TASK |
Find the line containing "const B | 1 |" in the records below. Copy exactly that line and each one after it, ending at the line containing "(3 in series) | 33 |", and nothing more.

(Collected data)
══════
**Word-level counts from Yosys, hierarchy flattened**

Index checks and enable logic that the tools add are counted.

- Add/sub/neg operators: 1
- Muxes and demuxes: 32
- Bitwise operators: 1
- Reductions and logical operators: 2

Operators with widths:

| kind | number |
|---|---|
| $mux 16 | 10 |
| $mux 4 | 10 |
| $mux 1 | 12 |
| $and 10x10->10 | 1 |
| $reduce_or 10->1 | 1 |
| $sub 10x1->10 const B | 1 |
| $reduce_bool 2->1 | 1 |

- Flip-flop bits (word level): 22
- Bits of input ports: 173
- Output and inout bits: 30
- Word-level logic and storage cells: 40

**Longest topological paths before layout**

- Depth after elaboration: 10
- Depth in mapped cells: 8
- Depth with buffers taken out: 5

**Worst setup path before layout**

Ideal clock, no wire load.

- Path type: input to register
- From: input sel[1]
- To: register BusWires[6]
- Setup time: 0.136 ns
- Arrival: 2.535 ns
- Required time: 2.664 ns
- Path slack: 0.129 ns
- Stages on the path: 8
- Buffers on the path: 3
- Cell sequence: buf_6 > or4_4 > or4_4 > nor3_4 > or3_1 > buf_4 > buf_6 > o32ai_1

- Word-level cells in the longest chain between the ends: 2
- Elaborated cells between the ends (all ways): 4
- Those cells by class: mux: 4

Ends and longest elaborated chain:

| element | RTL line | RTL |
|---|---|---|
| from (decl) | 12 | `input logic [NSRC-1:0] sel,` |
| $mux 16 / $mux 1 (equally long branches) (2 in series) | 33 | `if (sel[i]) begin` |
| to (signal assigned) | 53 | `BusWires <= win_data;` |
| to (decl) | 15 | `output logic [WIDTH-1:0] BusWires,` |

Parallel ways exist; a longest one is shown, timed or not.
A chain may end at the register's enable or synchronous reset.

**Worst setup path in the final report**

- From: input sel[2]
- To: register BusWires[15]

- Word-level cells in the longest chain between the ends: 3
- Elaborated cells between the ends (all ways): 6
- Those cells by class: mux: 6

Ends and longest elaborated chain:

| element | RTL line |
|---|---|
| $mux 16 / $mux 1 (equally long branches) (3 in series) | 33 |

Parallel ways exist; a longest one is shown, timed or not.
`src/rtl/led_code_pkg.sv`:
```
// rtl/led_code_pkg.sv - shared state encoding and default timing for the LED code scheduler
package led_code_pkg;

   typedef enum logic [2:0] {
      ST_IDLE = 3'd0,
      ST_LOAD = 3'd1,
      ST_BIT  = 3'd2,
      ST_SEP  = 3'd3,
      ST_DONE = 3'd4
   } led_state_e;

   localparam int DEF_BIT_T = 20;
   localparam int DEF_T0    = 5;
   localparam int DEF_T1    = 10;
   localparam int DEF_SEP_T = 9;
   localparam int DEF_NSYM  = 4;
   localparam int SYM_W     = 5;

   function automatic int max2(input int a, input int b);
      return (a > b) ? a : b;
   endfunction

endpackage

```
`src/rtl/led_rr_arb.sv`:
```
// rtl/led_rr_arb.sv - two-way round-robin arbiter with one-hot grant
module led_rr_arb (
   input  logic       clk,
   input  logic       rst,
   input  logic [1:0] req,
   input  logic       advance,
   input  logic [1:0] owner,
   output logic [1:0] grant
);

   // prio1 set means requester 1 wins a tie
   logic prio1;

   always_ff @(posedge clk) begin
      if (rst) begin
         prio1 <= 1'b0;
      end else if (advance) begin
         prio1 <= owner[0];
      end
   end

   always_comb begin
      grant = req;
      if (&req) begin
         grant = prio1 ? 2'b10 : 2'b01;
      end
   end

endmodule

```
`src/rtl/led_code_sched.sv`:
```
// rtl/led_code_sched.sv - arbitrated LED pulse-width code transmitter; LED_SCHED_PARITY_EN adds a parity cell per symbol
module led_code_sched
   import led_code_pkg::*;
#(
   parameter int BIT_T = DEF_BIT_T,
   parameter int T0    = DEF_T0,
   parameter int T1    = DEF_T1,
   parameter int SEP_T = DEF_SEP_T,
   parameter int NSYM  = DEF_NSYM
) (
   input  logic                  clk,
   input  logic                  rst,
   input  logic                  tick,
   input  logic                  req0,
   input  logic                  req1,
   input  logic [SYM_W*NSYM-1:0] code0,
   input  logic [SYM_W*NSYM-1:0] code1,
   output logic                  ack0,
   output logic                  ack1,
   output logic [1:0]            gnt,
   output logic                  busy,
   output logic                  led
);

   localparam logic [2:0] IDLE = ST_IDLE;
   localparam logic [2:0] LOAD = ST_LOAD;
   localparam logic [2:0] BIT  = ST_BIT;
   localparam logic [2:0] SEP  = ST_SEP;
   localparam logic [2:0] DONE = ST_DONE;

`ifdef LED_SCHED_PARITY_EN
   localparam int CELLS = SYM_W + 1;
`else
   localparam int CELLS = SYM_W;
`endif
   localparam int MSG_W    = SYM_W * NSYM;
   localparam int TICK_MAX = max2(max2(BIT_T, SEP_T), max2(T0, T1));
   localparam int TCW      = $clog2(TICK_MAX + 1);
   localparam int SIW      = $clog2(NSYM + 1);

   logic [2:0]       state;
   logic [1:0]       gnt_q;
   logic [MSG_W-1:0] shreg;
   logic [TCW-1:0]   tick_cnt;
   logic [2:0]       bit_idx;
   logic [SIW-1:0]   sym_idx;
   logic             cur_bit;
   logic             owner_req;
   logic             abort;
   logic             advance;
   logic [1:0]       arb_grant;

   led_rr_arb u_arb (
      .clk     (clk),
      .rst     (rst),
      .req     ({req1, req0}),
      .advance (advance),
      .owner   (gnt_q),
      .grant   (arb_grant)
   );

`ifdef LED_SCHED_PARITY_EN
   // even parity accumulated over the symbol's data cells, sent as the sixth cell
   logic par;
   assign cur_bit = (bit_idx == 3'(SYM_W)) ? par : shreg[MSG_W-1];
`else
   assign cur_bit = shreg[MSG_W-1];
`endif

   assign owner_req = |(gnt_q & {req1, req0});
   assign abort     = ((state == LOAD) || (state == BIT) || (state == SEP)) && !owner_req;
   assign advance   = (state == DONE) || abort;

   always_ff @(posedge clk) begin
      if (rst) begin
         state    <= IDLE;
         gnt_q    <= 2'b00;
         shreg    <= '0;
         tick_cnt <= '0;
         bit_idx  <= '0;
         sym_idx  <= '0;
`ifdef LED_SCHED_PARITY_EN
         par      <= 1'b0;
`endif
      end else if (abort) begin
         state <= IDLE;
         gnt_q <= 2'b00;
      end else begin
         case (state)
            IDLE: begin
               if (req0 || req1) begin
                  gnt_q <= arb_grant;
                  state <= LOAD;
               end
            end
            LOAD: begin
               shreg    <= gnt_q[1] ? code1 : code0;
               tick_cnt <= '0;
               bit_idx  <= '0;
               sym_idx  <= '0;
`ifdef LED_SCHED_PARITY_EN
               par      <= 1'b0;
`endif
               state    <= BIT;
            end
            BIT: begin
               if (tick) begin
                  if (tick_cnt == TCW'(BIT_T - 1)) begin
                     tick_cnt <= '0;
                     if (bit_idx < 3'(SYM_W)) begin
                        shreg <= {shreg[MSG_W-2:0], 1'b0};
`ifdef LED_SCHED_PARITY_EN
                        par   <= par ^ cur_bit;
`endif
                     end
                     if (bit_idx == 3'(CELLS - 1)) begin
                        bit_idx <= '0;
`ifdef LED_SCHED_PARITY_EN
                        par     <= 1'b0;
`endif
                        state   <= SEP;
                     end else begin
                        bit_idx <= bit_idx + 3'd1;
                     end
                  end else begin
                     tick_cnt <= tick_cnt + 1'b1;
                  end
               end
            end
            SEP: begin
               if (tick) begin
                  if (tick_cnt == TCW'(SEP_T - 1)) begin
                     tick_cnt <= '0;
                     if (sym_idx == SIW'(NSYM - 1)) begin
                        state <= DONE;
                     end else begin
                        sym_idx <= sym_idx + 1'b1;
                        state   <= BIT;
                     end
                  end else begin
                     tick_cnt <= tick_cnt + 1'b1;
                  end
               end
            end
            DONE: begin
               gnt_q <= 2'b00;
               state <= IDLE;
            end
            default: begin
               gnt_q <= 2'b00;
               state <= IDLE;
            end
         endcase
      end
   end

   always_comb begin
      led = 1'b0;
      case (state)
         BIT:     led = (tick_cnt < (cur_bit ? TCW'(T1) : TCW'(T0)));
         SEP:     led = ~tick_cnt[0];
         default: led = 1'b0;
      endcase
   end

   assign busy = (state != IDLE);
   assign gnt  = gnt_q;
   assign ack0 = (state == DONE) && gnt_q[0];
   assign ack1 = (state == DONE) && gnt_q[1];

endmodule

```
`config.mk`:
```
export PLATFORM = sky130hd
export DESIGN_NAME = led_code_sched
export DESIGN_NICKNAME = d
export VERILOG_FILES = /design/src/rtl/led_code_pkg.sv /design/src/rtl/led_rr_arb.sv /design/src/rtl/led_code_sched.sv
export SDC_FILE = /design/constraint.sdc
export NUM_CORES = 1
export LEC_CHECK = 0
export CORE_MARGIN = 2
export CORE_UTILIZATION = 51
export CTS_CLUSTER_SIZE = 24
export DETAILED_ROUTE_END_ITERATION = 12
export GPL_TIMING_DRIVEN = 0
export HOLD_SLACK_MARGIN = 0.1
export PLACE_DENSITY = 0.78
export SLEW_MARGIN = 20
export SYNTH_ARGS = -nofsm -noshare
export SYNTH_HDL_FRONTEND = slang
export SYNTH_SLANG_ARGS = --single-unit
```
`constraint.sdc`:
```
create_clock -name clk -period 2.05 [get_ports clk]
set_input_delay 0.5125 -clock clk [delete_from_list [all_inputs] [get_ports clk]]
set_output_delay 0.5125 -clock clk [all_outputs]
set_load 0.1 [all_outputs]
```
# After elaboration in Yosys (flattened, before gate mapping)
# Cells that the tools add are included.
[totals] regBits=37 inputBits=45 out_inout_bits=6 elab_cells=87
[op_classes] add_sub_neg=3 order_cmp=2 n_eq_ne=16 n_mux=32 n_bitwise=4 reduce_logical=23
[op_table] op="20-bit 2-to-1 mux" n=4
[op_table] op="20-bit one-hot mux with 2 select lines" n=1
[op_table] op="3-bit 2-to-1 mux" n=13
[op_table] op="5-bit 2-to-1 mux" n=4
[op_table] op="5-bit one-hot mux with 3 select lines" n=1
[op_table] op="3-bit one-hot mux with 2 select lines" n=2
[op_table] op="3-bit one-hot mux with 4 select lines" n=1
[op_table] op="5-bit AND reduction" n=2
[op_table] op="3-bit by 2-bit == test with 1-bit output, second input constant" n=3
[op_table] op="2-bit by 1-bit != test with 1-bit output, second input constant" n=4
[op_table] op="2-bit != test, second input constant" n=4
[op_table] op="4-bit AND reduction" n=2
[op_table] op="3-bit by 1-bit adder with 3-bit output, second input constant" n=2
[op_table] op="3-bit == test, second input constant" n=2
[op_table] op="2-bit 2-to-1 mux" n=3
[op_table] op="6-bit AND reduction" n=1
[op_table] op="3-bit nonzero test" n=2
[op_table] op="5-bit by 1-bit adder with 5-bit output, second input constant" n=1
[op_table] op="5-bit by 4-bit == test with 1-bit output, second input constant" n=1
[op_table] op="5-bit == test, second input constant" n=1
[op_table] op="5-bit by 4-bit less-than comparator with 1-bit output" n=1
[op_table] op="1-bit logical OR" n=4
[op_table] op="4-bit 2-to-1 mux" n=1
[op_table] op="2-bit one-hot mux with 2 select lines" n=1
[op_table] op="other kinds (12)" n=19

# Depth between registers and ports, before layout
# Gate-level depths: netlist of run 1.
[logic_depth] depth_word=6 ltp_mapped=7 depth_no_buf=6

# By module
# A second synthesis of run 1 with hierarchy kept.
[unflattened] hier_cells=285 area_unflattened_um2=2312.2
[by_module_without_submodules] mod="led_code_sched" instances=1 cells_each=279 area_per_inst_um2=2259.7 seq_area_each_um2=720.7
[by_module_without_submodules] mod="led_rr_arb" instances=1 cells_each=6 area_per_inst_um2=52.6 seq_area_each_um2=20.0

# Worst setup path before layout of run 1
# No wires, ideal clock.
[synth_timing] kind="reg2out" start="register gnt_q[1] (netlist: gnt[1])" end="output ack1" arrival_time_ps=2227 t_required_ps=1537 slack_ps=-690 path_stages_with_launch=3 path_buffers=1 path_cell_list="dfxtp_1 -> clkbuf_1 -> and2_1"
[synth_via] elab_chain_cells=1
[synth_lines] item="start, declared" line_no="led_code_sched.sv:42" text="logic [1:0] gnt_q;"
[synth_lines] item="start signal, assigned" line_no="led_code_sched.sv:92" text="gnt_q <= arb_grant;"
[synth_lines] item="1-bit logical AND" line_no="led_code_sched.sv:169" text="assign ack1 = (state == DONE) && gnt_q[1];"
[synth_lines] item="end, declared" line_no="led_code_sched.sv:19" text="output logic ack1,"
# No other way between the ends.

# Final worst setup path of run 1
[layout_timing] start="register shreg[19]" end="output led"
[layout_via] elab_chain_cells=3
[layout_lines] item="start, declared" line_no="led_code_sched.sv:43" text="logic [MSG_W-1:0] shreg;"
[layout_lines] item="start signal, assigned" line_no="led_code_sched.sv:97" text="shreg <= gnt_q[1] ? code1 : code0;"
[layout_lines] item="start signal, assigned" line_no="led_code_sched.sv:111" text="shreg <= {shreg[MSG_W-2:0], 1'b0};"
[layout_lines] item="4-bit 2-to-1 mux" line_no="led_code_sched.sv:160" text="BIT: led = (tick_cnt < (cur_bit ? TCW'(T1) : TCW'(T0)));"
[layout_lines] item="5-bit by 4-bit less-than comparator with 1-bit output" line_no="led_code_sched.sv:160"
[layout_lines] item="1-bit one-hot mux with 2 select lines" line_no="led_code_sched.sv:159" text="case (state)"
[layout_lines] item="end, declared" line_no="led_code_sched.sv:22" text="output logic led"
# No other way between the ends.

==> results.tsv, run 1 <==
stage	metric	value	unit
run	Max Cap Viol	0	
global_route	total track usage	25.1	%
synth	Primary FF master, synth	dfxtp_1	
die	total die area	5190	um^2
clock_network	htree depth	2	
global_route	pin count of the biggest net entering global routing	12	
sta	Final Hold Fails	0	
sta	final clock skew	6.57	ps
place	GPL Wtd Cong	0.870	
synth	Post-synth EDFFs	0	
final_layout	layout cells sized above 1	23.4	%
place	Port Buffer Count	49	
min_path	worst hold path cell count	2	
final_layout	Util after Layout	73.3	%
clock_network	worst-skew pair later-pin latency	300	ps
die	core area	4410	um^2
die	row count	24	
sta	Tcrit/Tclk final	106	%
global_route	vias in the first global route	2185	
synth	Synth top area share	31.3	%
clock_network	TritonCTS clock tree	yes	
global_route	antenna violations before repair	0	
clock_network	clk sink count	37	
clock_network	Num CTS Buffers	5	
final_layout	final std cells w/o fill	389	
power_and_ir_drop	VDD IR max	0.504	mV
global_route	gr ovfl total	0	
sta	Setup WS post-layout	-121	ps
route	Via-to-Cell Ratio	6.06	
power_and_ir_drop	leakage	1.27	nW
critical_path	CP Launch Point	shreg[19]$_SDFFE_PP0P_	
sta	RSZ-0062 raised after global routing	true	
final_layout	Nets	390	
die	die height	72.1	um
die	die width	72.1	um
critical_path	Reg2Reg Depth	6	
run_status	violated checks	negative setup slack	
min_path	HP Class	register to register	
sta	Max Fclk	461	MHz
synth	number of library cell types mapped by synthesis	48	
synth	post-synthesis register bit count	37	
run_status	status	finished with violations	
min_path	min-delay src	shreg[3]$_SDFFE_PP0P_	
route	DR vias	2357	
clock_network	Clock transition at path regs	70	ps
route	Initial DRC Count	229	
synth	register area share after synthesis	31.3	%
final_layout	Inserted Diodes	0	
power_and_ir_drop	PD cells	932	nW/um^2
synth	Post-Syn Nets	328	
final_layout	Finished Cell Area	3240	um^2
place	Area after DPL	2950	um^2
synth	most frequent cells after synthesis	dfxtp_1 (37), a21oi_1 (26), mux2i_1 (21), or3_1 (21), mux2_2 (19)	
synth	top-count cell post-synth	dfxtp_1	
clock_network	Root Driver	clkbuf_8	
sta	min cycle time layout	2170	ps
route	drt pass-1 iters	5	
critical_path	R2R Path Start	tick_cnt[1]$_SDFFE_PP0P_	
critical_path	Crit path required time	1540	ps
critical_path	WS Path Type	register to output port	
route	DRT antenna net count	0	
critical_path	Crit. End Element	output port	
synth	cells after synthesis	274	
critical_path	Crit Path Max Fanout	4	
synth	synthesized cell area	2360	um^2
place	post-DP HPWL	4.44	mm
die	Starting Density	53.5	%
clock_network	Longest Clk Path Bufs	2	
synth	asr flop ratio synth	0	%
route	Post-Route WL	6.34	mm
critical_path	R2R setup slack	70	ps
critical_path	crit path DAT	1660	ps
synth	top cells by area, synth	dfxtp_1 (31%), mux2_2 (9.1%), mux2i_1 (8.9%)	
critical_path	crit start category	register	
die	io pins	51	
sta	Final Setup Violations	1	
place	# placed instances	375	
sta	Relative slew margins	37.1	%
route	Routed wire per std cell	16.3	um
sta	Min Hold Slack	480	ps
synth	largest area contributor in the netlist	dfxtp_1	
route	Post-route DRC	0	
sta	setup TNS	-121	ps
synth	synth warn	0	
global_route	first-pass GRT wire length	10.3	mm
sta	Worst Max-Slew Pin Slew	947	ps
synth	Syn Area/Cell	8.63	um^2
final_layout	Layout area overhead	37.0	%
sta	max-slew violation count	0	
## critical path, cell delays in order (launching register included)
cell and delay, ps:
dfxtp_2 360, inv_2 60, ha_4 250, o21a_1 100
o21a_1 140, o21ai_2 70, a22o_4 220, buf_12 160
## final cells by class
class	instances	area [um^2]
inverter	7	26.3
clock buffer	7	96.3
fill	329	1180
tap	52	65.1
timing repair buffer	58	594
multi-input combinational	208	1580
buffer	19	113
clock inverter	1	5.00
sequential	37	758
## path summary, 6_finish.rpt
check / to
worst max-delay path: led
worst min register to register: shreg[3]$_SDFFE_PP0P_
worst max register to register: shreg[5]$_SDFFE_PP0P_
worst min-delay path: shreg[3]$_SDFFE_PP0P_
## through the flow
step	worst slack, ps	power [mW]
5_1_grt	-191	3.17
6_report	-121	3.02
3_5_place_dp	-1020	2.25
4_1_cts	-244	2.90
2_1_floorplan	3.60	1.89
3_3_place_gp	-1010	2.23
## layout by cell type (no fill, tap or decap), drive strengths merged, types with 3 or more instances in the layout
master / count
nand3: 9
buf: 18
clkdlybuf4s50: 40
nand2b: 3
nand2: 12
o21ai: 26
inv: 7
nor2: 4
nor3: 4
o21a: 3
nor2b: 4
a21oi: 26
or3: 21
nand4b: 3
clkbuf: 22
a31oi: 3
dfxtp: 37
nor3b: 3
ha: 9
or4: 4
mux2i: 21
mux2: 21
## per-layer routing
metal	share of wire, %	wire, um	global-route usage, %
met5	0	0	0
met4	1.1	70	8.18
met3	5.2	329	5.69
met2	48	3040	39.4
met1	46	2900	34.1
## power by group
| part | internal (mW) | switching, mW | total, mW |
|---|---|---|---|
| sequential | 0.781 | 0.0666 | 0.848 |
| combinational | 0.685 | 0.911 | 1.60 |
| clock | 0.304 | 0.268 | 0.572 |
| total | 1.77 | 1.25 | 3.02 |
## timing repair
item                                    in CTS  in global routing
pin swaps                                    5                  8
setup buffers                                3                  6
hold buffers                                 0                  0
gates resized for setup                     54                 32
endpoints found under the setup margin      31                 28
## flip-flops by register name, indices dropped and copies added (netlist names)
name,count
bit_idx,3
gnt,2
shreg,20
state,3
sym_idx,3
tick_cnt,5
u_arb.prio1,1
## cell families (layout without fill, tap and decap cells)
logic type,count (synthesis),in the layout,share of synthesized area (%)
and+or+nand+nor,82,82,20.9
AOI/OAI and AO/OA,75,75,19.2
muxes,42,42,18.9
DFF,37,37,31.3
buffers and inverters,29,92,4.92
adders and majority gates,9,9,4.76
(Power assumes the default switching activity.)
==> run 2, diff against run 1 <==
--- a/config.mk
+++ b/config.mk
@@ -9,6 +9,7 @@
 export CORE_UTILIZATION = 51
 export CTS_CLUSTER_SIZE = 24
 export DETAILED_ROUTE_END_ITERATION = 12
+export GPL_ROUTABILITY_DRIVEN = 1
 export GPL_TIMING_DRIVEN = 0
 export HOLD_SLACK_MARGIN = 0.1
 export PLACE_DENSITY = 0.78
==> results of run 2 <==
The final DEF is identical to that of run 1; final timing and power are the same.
══════
RESPONSE TO THIS TASK |
| $sub 10x1->10 const B | 1 |
| $reduce_bool 2->1 | 1 |

- Flip-flop bits (word level): 22
- Bits of input ports: 173
- Output and inout bits: 30
- Word-level logic and storage cells: 40

**Longest topological paths before layout**

- Depth after elaboration: 10
- Depth in mapped cells: 8
- Depth with buffers taken out: 5

**Worst setup path before layout**

Ideal clock, no wire load.

- Path type: input to register
- From: input sel[1]
- To: register BusWires[6]
- Setup time: 0.136 ns
- Arrival: 2.535 ns
- Required time: 2.664 ns
- Path slack: 0.129 ns
- Stages on the path: 8
- Buffers on the path: 3
- Cell sequence: buf_6 > or4_4 > or4_4 > nor3_4 > or3_1 > buf_4 > buf_6 > o32ai_1

- Word-level cells in the longest chain between the ends: 2
- Elaborated cells between the ends (all ways): 4
- Those cells by class: mux: 4

Ends and longest elaborated chain:

| element | RTL line | RTL |
|---|---|---|
| from (decl) | 12 | `input logic [NSRC-1:0] sel,` |
| $mux 16 / $mux 1 (equally long branches) (2 in series) | 33 | `if (sel[i]) begin` |
| to (signal assigned) | 53 | `BusWires <= win_data;` |
| to (decl) | 15 | `output logic [WIDTH-1:0] BusWires,` |

Parallel ways exist; a longest one is shown, timed or not.
A chain may end at the register's enable or synchronous reset.

**Worst setup path in the final report**

- From: input sel[2]
- To: register BusWires[15]

- Word-level cells in the longest chain between the ends: 3
- Elaborated cells between the ends (all ways): 6
- Those cells by class: mux: 6

Ends and longest elaborated chain:

| element | RTL line |
|---|---|
| $mux 16 / $mux 1 (equally long branches) (3 in series) | 33 |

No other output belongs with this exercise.